O documentário “All or Nothing”, que abriu a porta dos bastidores do Tottenham durante a temporada em que José Mourinho substituiu Mauricio Pochettino, inclui um momento-chave que revela a pedra basilar em que o treinador português tentou montar todo o projeto que tinha imaginado para os spurs. A conversa com Harry Kane, logo depois de chegar a Londres, provou que Mourinho acreditava que o avançado inglês poderia ser muito mais do que já era. “Acredito que podemos ganhar por tua causa”, disse-lhe. Mourinho saiu sem ganhar nada; e Kane, farto de não ganhar nada, também quer sair.
A notícia começou a circular durante a noite desta segunda-feira, quando o Telegraph revelou que o capitão do Tottenham tinha informado o clube de que pretende sair no final da temporada. Com passagens pelo Arsenal e pelo Watford nas camadas jovens, Harry Kane terminou a formação nos spurs e está na equipa principal do clube londrino desde 2009, tendo também cumprido empréstimos ao Norwich e ao Leicester. A partir de 2013/14, tornou-se a referência ofensiva da equipa e construiu a ideia de que é, apesar de todos os outros, o melhor jogador do clube. E esse fardo, engrossado com a ausência prolongada de títulos e a aproximação dos 30 anos, deixa Kane com uma curta janela de oportunidade para ainda sair e tentar ser feliz noutro lado.
O avançado de 27 anos tentou sair no passado verão, depois da tal época em que Mourinho substituiu Pochettino, mas o voto de confiança do treinador português e a vontade de voltar a tentar ganhar algum troféu com o Tottenham convenceram-no a ficar. Até porque, de acordo com a imprensa inglesa, Kane assumiu que esse prolongamento do compromisso o deixava numa posição mais confortável para negociar uma eventual saída, este ano, com o presidente Daniel Levy.
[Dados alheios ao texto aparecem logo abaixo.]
$ cat src/cgsbo_pkg.sv
// package: constants, state and carrier types of the can global status block
package cgsbo_pkg;

   // ---------------------------------------------------------------
   // register map (byte addresses)
   // ---------------------------------------------------------------
   localparam logic [7:0] OFF_STATUS   = 8'h00;
   localparam logic [7:0] OFF_EWL      = 8'h04;
   localparam logic [7:0] OFF_CTRL     = 8'h08;
   localparam int         CTRL_SRM_BIT = 0;

   // ---------------------------------------------------------------
   // reset values and counter limits
   // ---------------------------------------------------------------
   localparam logic [7:0] EWL_RESET    = 8'h60;
   localparam logic [7:0] TEC_BUSOFF   = 8'h7F;
   localparam logic [7:0] MAX_ERR      = 8'hFF;
   localparam logic [7:0] REC_PASSIVE  = 8'h7F;
   localparam logic [8:0] TX_ERR_STEP  = 9'h008;
   localparam logic [8:0] RX_ERR_STEP8 = 9'h008;
   localparam logic [8:0] RX_ERR_STEP1 = 9'h001;
   localparam logic [3:0] BUS_FREE_LAST = 4'hA;
   localparam logic [7:0] RECOVER_LAST = 8'h7F;
   localparam int         NUM_TXBUF    = 3;

   // ---------------------------------------------------------------
   // types
   // ---------------------------------------------------------------
   typedef enum logic [1:0] {
      ST_ACTIVE   = 2'b00,
      ST_BUSOFF   = 2'b01,
      ST_RECOVER  = 2'b11,
      ST_WAIT_ONE = 2'b10
   } cgsbo_mode_t;

   typedef struct packed {
      logic tx_busy;
      logic rx_busy;
      logic bit_tick;
      logic bit_recessive;
      logic tx_ok;
      logic tx_err;
      logic rx_ok;
      logic rx_err;
      logic rx_err8;
   } cgsbo_evt_t;

   typedef struct packed {
      logic [NUM_TXBUF-1:0] req;
      logic [NUM_TXBUF-1:0] done;
      logic [NUM_TXBUF-1:0] abort;
   } cgsbo_txq_t;

   typedef struct packed {
      logic msg_valid;
      logic release_rx_buffer_cmd;
      logic clr_overrun;
   } cgsbo_rx_t;

   typedef struct packed {
      cgsbo_mode_t          mode;
      logic [7:0]           tec;
      logic [7:0]           rec;
      logic [7:0]           ewl;
      logic                 srm;
      logic                 bus_off;
      logic                 err_flag;
      logic                 tx_all_done_flag;
      logic [NUM_TXBUF-1:0] tx_pend;
      logic [1:0]           rx_cnt;
      logic                 overrun;
      logic                 idle_wait;
      logic [3:0]           rb_cnt;
      logic [7:0]           rcv_cnt;
      logic [31:0]          prdata;
      logic                 pready;
      logic                 pslverr;
      logic                 warn_evt;
   } cgsbo_state_t;

endpackage

$ cat src/cgsbo_top.sv
// module: can global status, error confinement and bus-off recovery
`timescale 1ns/1ps
// Functional notes
// - error flag bit 6 set when either counter reaches warning limit; warn event
// - transmit status bit 5 is 1 while sending or in soft reset
// - receive status bit 4 is 1 while receiving or in soft reset
// - bit 3 is set when the last pending transmission succeeds and no pending buffer is aborted in that cycle
// - bit 2 is 1 when no transmit buffer holds an unsent message
// - bit 1 is set when a message is lost to a full buffer
// - bit 0 is 1 while a message is buffered; cleared by release when empty
// - tx counter beyond 255 sets bus-off and soft reset mode; warn event
// - bus-off entry loads tx counter with 127 and clears rx counter
// - bus-off holds until software clears soft reset mode or writes tx counter 0..254
// - recovery waits 128 bus-free events, decrementing tx counter on each but the last, which clears it
// - recovery end clears bus-off, error flag, both counters; warn event
// - tx counter reads show the live recovery countdown
// - tx and rx errors and successes move counters per confinement rules
// - warning limit resets to 96
// - both status bits 0 means idle, both 1 means waiting for idle
// - idle needs 11 recessive bits; after bus-off 128 such sequences
// - any transmit request outside soft reset clears bit 3 until all are sent
// - message arriving with no free buffer is dropped, overrun on valid
// - dropped message that fails gives no overrun
// - counters sit in bits 31:24 and 23:16; writable only in soft reset
// - tx counter write 0..254 during bus-off clears it; one bus-free wait
// - bit 7 is bus-off flag
module cgsbo_top
   import cgsbo_pkg::*;
(
   input  wire logic        pclk,
   input  wire logic        presetn,
   input  wire logic        psel,
   input  wire logic        penable,
   input  wire logic        pwrite,
   input  wire logic [7:0]  paddr,
   input  wire logic [31:0] pwdata,
   output logic      [31:0] prdata,
   output logic             pready,
   output logic             pslverr,
   input  wire cgsbo_evt_t  evt,
   input  wire cgsbo_txq_t  txq,
   input  wire cgsbo_rx_t   rxi,
   output logic             soft_reset_mode,
   output logic             bus_off,
   output logic             err_warn_event
);

   // ---------------------------------------------------------------
   // state and decode
   // ---------------------------------------------------------------
   cgsbo_state_t s_q;
   cgsbo_state_t s_d;
   logic         bus_free;
   logic         wr_acc;
   logic         addr_hit;
   logic [31:0]  status_w;
   logic [8:0]   tec_up;
   logic         ts_w;
   logic         rs_w;
   logic [1:0]   rx_cnt_w;

   // eleven recessive bits in a row make one bus-free event
   assign bus_free = evt.bit_tick & evt.bit_recessive
                   & (s_q.rb_cnt == BUS_FREE_LAST);
   assign wr_acc   = psel & penable & pwrite & s_q.pready;
   assign addr_hit = (paddr == OFF_STATUS) | (paddr == OFF_EWL)
                   | (paddr == OFF_CTRL);
   assign tec_up   = {1'b0, s_q.tec} + TX_ERR_STEP;

   // both status bits high while soft reset or waiting for idle
   assign ts_w = s_q.srm | s_q.idle_wait | (s_q.mode != ST_ACTIVE)
               | evt.tx_busy;
   assign rs_w = s_q.srm | s_q.idle_wait | (s_q.mode != ST_ACTIVE)
               | evt.rx_busy;

   assign status_w = {s_q.tec, s_q.rec, 8'h00,
                      s_q.bus_off,
                      s_q.err_flag,
                      ts_w, rs_w,
                      s_q.tx_all_done_flag,
                      (s_q.tx_pend == '0),
                      s_q.overrun,
                      (s_q.rx_cnt != 2'h0)};

   // ---------------------------------------------------------------
   // next state
   // ---------------------------------------------------------------
   always_comb begin
      s_d      = s_q;
      rx_cnt_w = s_q.rx_cnt;

      // apb: setup cycle prepares answer, access cycle completes
      s_d.pready  = 1'b0;
      s_d.pslverr = 1'b0;
      if (psel && !penable && !s_q.pready) begin
         s_d.pready  = 1'b1;
         s_d.pslverr = ~addr_hit;
         case (paddr)
            OFF_STATUS: s_d.prdata = status_w;
            OFF_EWL:    s_d.prdata = {24'h000000, s_q.ewl};
            OFF_CTRL:   s_d.prdata = {31'h00000000, s_q.srm};
            default:    s_d.prdata = 32'h00000000;
         endcase
      end
      if (wr_acc) begin
         case (paddr)
            OFF_EWL:  s_d.ewl = pwdata[7:0];
            OFF_CTRL: s_d.srm = pwdata[CTRL_SRM_BIT];
            OFF_STATUS: begin
               // low status byte is read only
               if (s_q.srm) begin
                  s_d.tec = pwdata[31:24];
                  if (!s_q.bus_off) begin
                     s_d.rec = pwdata[23:16];
                  end
                  if (s_q.bus_off && pwdata[31:24] != MAX_ERR) begin
                     s_d.bus_off = 1'b0;
                     s_d.mode    = ST_WAIT_ONE;
                  end
               end
            end
            default: s_d.ewl = s_q.ewl;
         endcase
      end

      // recessive bit run counter
      if (evt.bit_tick) begin
         if (!evt.bit_recessive || bus_free) begin
            s_d.rb_cnt = 4'h0;
         end else begin
            s_d.rb_cnt = s_q.rb_cnt + 4'h1;
         end
      end

      // transmit queue and receive buffer
      if (s_q.srm) begin
         s_d.tx_pend = '0;
         s_d.rx_cnt  = 2'h0;
         s_d.overrun = 1'b0;
      end else begin
         s_d.tx_pend = (s_q.tx_pend & ~txq.done & ~txq.abort) | txq.req;
         if (|txq.req) begin
            s_d.tx_all_done_flag = 1'b0;
         end else if (s_d.tx_pend == '0 && |(txq.done & s_q.tx_pend)
                      && !(|(txq.abort & s_q.tx_pend))) begin
            s_d.tx_all_done_flag = 1'b1;
         end
         if (rxi.release_rx_buffer_cmd && rx_cnt_w != 2'h0) begin
            rx_cnt_w = rx_cnt_w - 2'h1;
         end
         // only a completed message strobes msg_valid
         if (rxi.msg_valid) begin
            if (s_q.rx_cnt == 2'h2) begin
               s_d.overrun = 1'b1;
            end else begin
               rx_cnt_w = rx_cnt_w + 2'h1;
            end
         end else if (rxi.clr_overrun) begin
            s_d.overrun = 1'b0;
         end
         s_d.rx_cnt = rx_cnt_w;
      end

      // error confinement and bus-off sequence
      case (s_q.mode)
         ST_ACTIVE: begin
            if (bus_free) begin
               s_d.idle_wait = 1'b0;
            end
            if (!s_q.srm) begin
               if (evt.tx_err && tec_up > {1'b0, MAX_ERR}) begin
                  s_d.mode      = ST_BUSOFF;
                  s_d.bus_off   = 1'b1;
                  s_d.srm       = 1'b1;
                  s_d.tec       = TEC_BUSOFF;
                  s_d.rec       = 8'h00;
                  s_d.idle_wait = 1'b1;
               end else begin
                  if (evt.tx_err) begin
                     s_d.tec = tec_up[7:0];
                  end else if (evt.tx_ok && s_q.tec != 8'h00) begin
                     s_d.tec = s_q.tec - 8'h01;
                  end
                  if (evt.rx_err8) begin
                     s_d.rec = ({1'b0, s_q.rec} + RX_ERR_STEP8 > 9'h0FF)
                             ? MAX_ERR : s_q.rec + RX_ERR_STEP8[7:0];
                  end else if (evt.rx_err) begin
                     s_d.rec = ({1'b0, s_q.rec} + RX_ERR_STEP1 > 9'h0FF)
                             ? MAX_ERR : s_q.rec + RX_ERR_STEP1[7:0];
                  end else if (evt.rx_ok) begin
                     if (s_q.rec > REC_PASSIVE) begin
                        s_d.rec = REC_PASSIVE;
                     end else if (s_q.rec != 8'h00) begin
                        s_d.rec = s_q.rec - 8'h01;
                     end
                  end
               end
            end
         end
         ST_BUSOFF: begin
            // held until software leaves soft reset or writes tx counter 0..254
            if (!s_q.srm) begin
               s_d.mode      = ST_RECOVER;
               s_d.rcv_cnt   = 8'h00;
               s_d.idle_wait = 1'b1;
            end
         end
         ST_RECOVER: begin
            if (bus_free) begin
               if (s_q.rcv_cnt == RECOVER_LAST) begin
                  s_d.mode      = ST_ACTIVE;
                  s_d.bus_off   = 1'b0;
                  s_d.err_flag  = 1'b0;
                  s_d.tec       = 8'h00;
                  s_d.rec       = 8'h00;
                  s_d.idle_wait = 1'b0;
               end else begin
                  s_d.rcv_cnt = s_q.rcv_cnt + 8'h01;
                  if (s_q.tec != 8'h00) begin
                     s_d.tec = s_q.tec - 8'h01;
                  end
               end
            end
         end
         ST_WAIT_ONE: begin
            if (!s_q.srm && bus_free) begin
               s_d.mode      = ST_ACTIVE;
               s_d.idle_wait = 1'b0;
            end
         end
         default: s_d.mode = ST_ACTIVE;
      endcase

      // warning flag follows counters outside recovery
      if (s_q.mode != ST_RECOVER) begin
         s_d.err_flag = (s_d.tec >= s_d.ewl) | (s_d.rec >= s_d.ewl);
      end
      s_d.warn_evt = (s_d.err_flag != s_q.err_flag)
                   | (s_d.bus_off != s_q.bus_off);
   end

   // ---------------------------------------------------------------
   // state register
   // ---------------------------------------------------------------
   always_ff @(posedge pclk or negedge presetn) begin
      if (!presetn) begin
         s_q           <= '0;
         s_q.mode      <= ST_ACTIVE;
         s_q.ewl       <= EWL_RESET;
         s_q.tx_all_done_flag       <= 1'b1;
         s_q.idle_wait <= 1'b1;
      end else begin
         s_q <= s_d;
      end
   end

   assign prdata          = s_q.prdata;
   assign pready          = s_q.pready;
   assign pslverr         = s_q.pslverr;
   assign soft_reset_mode = s_q.srm;
   assign bus_off         = s_q.bus_off;
   assign err_warn_event  = s_q.warn_evt;
endmodule // cgsbo_top

$ cat config.mk
export PLATFORM = sky130hd
export DESIGN_NAME = cgsbo_top
export DESIGN_NICKNAME = d
export VERILOG_FILES = /design/src/cgsbo_pkg.sv /design/src/cgsbo_top.sv
export SDC_FILE = /design/constraint.sdc
export NUM_CORES = 1
export LEC_CHECK = 0
export ABC_CLOCK_PERIOD_IN_PS = 4100
export BUFFER_PORTS_ARGS = -buffer_cell sky130_fd_sc_hd__buf_2
export CAP_MARGIN = 20
export CORE_AREA = 4 4 107 109
export DETAILED_ROUTE_END_ITERATION = 10
export DIE_AREA = 0 0 111 113
export HOLD_SLACK_MARGIN = 0.1
export PLACE_DENSITY = 0.86
export SETUP_SLACK_MARGIN = 0.4
export SYNTH_ARGS = -nofsm -noshare
export SYNTH_HDL_FRONTEND = slang
export SYNTH_SLANG_ARGS = --single-unit
$ cat constraint.sdc
create_clock -name pclk -period 4.1 [get_ports pclk]
set_input_delay 0.205 -clock pclk [delete_from_list [all_inputs] [get_ports pclk]]
set_output_delay 0.205 -clock pclk [all_outputs]
set_load 0.1 [all_outputs]
[Yosys cells after proc, flatten, opt, wreduce, memory -nomap -nowiden]
Index checks and enable logic that the tools add are counted.
Cells by class
  add/sub/neg operators: 11
  $lt $le $gt $ge: 6
  equality and inequality tests: 18
  multiplexer cells: 64
  bitwise gates (word level): 22
  reductions and logical operators: 33
Operator list (count)
  8-bit 2-to-1 mux: 17
  32-bit case mux with 3 select lines: 1
  18-bit 2-to-1 mux: 4
  16-bit case mux with 2 select lines: 1
  2-bit 2-to-1 mux: 14
  28-bit 2-to-1 mux: 1
  9-bit by 8-bit greater-than comparator with 1-bit output, second input constant: 3
  1-bit 2-to-1 mux: 19
  8-bit by 4-bit adder with 9-bit output, second input constant: 2
  8-bit by 1-bit adder with 8-bit output, second input constant: 2
  8-bit >= comparator: 2
  16-bit 2-to-1 mux: 1
  8-bit case mux with 2 select lines: 1
  8-bit nonzero test: 2
  8-bit by 1-bit subtractor with 8-bit output, second input constant: 2
  3-bit bitwise AND: 4
  2-bit inequality test, second input constant: 6
  8-bit by 1-bit adder with 9-bit output, second input constant: 1
  1-bit logical AND: 9
  3-bit OR reduction: 3
  8-bit by 4-bit adder with 8-bit output, second input constant: 1
  8-bit by 3-bit equality test with 1-bit output, second input constant: 1
  8-bit by 4-bit equality test with 1-bit output, second input constant: 1
  8-bit by 7-bit equality test with 1-bit output, second input constant: 1
  29 further kinds: 55
Word-level totals
  register bits: 84
  output and inout bits: 37
  logic and storage cells: 172

[Logic depth before layout (Yosys ltp)]
  depth in word-level cells: 19
  mapped depth: 17

[Least setup slack after synthesis]
OpenSTA, ideal clock, no wires.
  path type: register -> register
  start point: register s_q, in the netlist pready
  end point: register s_q[55] (netlist name)
  setup time: 118 ps
  data arrival time: 3603 ps
  data required time: 3982 ps
  setup slack: 379 ps
  stages on the path, launching flop included: 13
  path buffers: 1
  clock period less this slack: 3721 ps
  cells stage by stage: dfrtp_1 and4_1 nand4_1 buf_2 mux2i_1 o22ai_1 or2_2 ha_1 a21o_1 a21o_1 a2111oi_0 a31oi_1 a21o_1
RTL lines
  from (decl): RTL line cgsbo_top.sv:51  | cgsbo_state_t s_q;

==> reports/qor.yml <==
dieArea_um2: 12540
slew_headroom_pct: 28.98
slowest_delay_ns: 0.52
vias: 5402
synth_area_leaders: "dfrtp_1 32%, ha_1 8.5%, mux2i_1 5.3%, buf_4 4.2%, o21ai_0 3.4%"
max_freq_mhz: 279.5
synth_top_area_cell: "dfrtp_1"
busiest_layer: "met2"
n_antenna_cell: 0
path_delay_family: "compound AO/OA/AOI/OAI gates"
use_met1_pct: 33.83
fin_worst_skew_ns: 0.01159
startpoint: "s_q[74]"
cts_buffers: 9
post_drt_wl_per_cell_um: 19.19
tightest_slew_ns: 1.063
cts-htree-levels: 3
fp-row-count: 38
use_met3_pct: 5.080
wl_um: 16520
synth_area_um2: 5714
path_clk_slew_ns: 0.09
io_pins: 103
cts_tree: "yes"
grt_pass1_vias: 5247
vias_per_cell: 6.274
synth_cell_types: 75
clk_path_buf_depth: 2
dpl.hpwl_um: 11960
layout.cells.non_filler: 861
grt_max_degree: 77
clock_latency_ns: 0.37
synth_top_area_share_pct: 31.53
postSynthAreaPerCell_um2: 8.971
path_common_cell: "ha_1"
status: "complete, no violations"
yosysSeqAreaShare_pct: 33.37
hp-start: "pwdata[0]"
finalHoldViolations: 0
cp_num_buf_inv: 1
irDropWorstVdd_mv: 0.2586
dpl.cell_count: 835
num-fill-cells: 831
die_h_um: 113
tns_ns: 0
ys_ff_latch: 76
yosysMostFrequentCell: "dfrtp_1"
syn-instance-count: 637
port_buffers: 86
core_area_um2: 10600
nets: 821
die_x_um: 111
cts-root-buf: "clkbuf_8"
cp_slowest_cell: "or4b_4"
gp_congestion: 0.9837
path_class: "flip-flop to flip-flop"
synth_ff_type: "dfrtp_1"
worst_ep_arrival_time_ns: 3.83
yosys_warnings: 0
path_cells: "inv_1 > ha_1 > or4b_4 > o21a_1 > o41a_1 > o21ai_0 > a221oi_1 > o21ai_1 > ha_1 > nand2b_1 > a21oi_1 > nor2b_1 > o31ai_2 > a31oi_1 > a21o_1"
yosys-top-cells-count: "72 x dfrtp_1, 49 x nor2_1, 39 x ha_1, 39 x o21ai_0, 38 x nand2_1"
finalCriticalPeriod_ns: 3.578
initial_utilization_pct: 53.89
grt_overflow: 0
rsz0062_at_grt: "false"
min_path_type: "primary input to flip-flop"
ys_async_sr_fraction_pct: 100.0
powerDensity_nw_per_um2: 368.5
drv_cap: 0
drtAntennaViolNets: 0
drc: 0
fin_total_pwr_mw: 2.446
grt_pass1_wl_um: 26500
met2_usage_pct: 43.00
worstPathRequired_ns: 4.36
drive_gt1_share_pct: 24.69
fin_crit_sh_pct: 87.26
synth-edff-count: 0
regToRegStartpoint: "s_q[74]"
grt_usage_pct: 26.22
path_max_fanout: 4
drtIter0Drc: 541
antenna_found_initial: 0
setup_viol: 0
area_growth_pct: 16.18
cts_sinks: 76
slew_violations: 0
p_leak_nw: 3.246
start_kind: "flip-flop"
drt_pass1_iterations: 6
critPathCaptureType: "flip-flop"
-- logic make-up (layout without fill, tap and decap cells) --
| group | after synthesis | after routing | synth area share, % |
|---|---|---|---|
| adders and majority gates | 39 | 39 | 8.540 |
| buffers and inverters | 98 | 175 | 9.021 |
| and+or+nand+nor | 186 | 186 | 17.41 |
| AOI/OAI and AO/OA | 184 | 184 | 22.68 |
| DFF | 76 | 76 | 33.37 |
| other | 1 | 8 | 0.06563 |
| muxes | 33 | 33 | 5.846 |
| xor gates and xnor gates | 20 | 20 | 3.066 |
-- final timing paths --
| kind | to | slack, ns | cells after the start |
|---|---|---|---|
| min in group asynchronous | s_q[46] | 0.50 | 2 |
| max | s_q[55] | 0.52 | 15 |
| min | soft_reset_mode | 0.11 | 3 |
| max reg2reg | s_q[55] | 0.52 | 15 |
| min reg2reg | prdata[2] | 0.48 | 2 |
| max in group asynchronous | s_q[78] | 2.88 | 2 |
-- flip-flops by register name (all words and copies together), names as in the netlist --
register         count
s_q                 47
prdata              24
bus_off              1
err_warn_event       1
pready               1
pslverr              1
soft_reset_mode      1
-- metal layers --
| metal | share of wire [%] | wire length [um] |
|---|---|---|
| met5 | 0 | 0 |
| met2 | 48 | 8003 |
| met4 | 3.2 | 532 |
| met3 | 8.0 | 1321 |
| met1 | 40 | 6665 |
-- layout by cell type, fill, tap and decap left out, types with 4 or more instances in the layout --
cell type / Yosys / layout
a21o_1: 5 / 5
a21oi_1: 26 / 26
a221oi_1: 5 / 5
a22o_1: 16 / 16
a22oi_1: 5 / 5
a31oi_1: 9 / 8
and3_1: 7 / 7
buf_2: 10 / 85
buf_4: 32 / 38
clkbuf_8: 0 / 9
conb_1: 1 / 8
dfrtp_1: 72 / 67
dfrtp_2: 0 / 5
dfstp_2: 4 / 4
dlygate4sd3_1: 0 / 4
ha_1: 39 / 38
inv_1: 31 / 30
mux2i_1: 30 / 30
nand2_1: 38 / 38
nand2b_1: 10 / 10
nand3_1: 7 / 6
nand3b_1: 7 / 7
nand4_1: 15 / 15
nor2_1: 49 / 49
nor2b_1: 7 / 7
nor3_1: 14 / 11
nor3_2: 1 / 4
nor3b_1: 8 / 8
o211ai_1: 4 / 4
o21a_1: 6 / 6
o21ai_0: 39 / 37
o221ai_1: 4 / 4
o22ai_1: 11 / 11
o31ai_1: 12 / 11
xnor2_1: 8 / 8
xor2_1: 12 / 12
-- layout make-up --
type                    count  area [um2]  share of cell area [%]
flip-flops and latches     76        1913                   28.82
clock inverters             7       97.59                   1.470
multi-input cells         470        3456                   52.05
inverters                  32       122.6                   1.847
clock buffers               9       123.9                   1.866
repair buffers            127       750.7                   11.31
well taps                 140       175.2                   2.639
-- power by group --
part / switching [mW] / leakage, nW / internal (mW)
sequential: 0.0671 / 0.996 / 0.813
clock: 0.311 / 0.106 / 0.346
combinational: 0.538 / 2.14 / 0.371
-- per-stage QoR --
step                area, um2  utilization (%)  hold WS (ns)  setup WS [ns]
CTS                      6485            61.16        0.1019         0.4179
global placement         6187            58.36        0.4111         0.3315
finish                   6639            62.62        0.1106         0.5225
global route             6639            62.62        0.1183         0.3924
detailed placement       6187            58.36        0.4159         0.2157
floorplan                5742                -      -0.09059         0.4610
-- repair_timing --
action | in CTS | in global routing
endpoints found under the setup margin | 2 | 2
hold buffers | 4 | 0
pin swaps | 1 | 6
setup buffers | 2 | 4
resized for setup | 5 | 26
endpoints found under the hold margin | 75 | 0
-- tightest hold or removal path, delay by kind of cell --
family                 cells  cell delay (ns)
muxes                      1             0.07
AOI/OAI and AO/OA          1             0.07
buffers and inverters      1             0.10
(Power assumes the default switching activity.)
Algo que, à partida, não está a concretizar-se.
O capitão da seleção inglesa terá então indicado ao Tottenham que quer sair no final da época e que pretende ficar na Premier League, onde Manchester City, Manchester United e Chelsea são os principais interessados, mas não descarta uma ida para Espanha. Nesta conversa, a cúpula dos spurs terá dito a Harry Kane que queria que este terminasse a carreira em Londres, oferecendo até o exemplo de Francesco Totti, o avançado italiano que recusou centenas de propostas em anos consecutivos e nunca saiu da Roma. Mas Totti, ainda que pouco, ganhou com a Roma — e é essa vontade de ganhar que está a empurrar Kane para fora do clube inglês. Apesar de ter contrato até 2024, o jogador não quer acumular temporadas como a que passou, em que o Tottenham perdeu a final da Taça da Liga, foi eliminado nos oitavos de final da Liga Europa e está no sexto lugar da Premier League.
A reação oficial do Tottenham às notícias, através de um porta-voz, foi simples: “Temos uma temporada para acabar e queremos terminá-la da melhor forma possível. É nisso que estamos focados”, podia ler-se na nota. Pela frente, Harry Kane terá aquele que é conhecido como um dos negociadores mais ferozes do mercado do futebol, o presidente Daniel Levy, e um processo complexo e atribulado por onde já passaram Berbatov, Modric, Bale e Eriksen. Todos eles, contudo, conseguiram o que queriam — sair. Para o Tottenham, porém, a saída de Kane significa algo diferente. Significa que o capitão de equipa, o melhor jogador do clube, o símbolo do emblema, já não acredita no potencial das cores que representa. E isso pode abrir uma crise sem precedentes nos spurs, que ainda procuram um substituto efetivo para José Mourinho.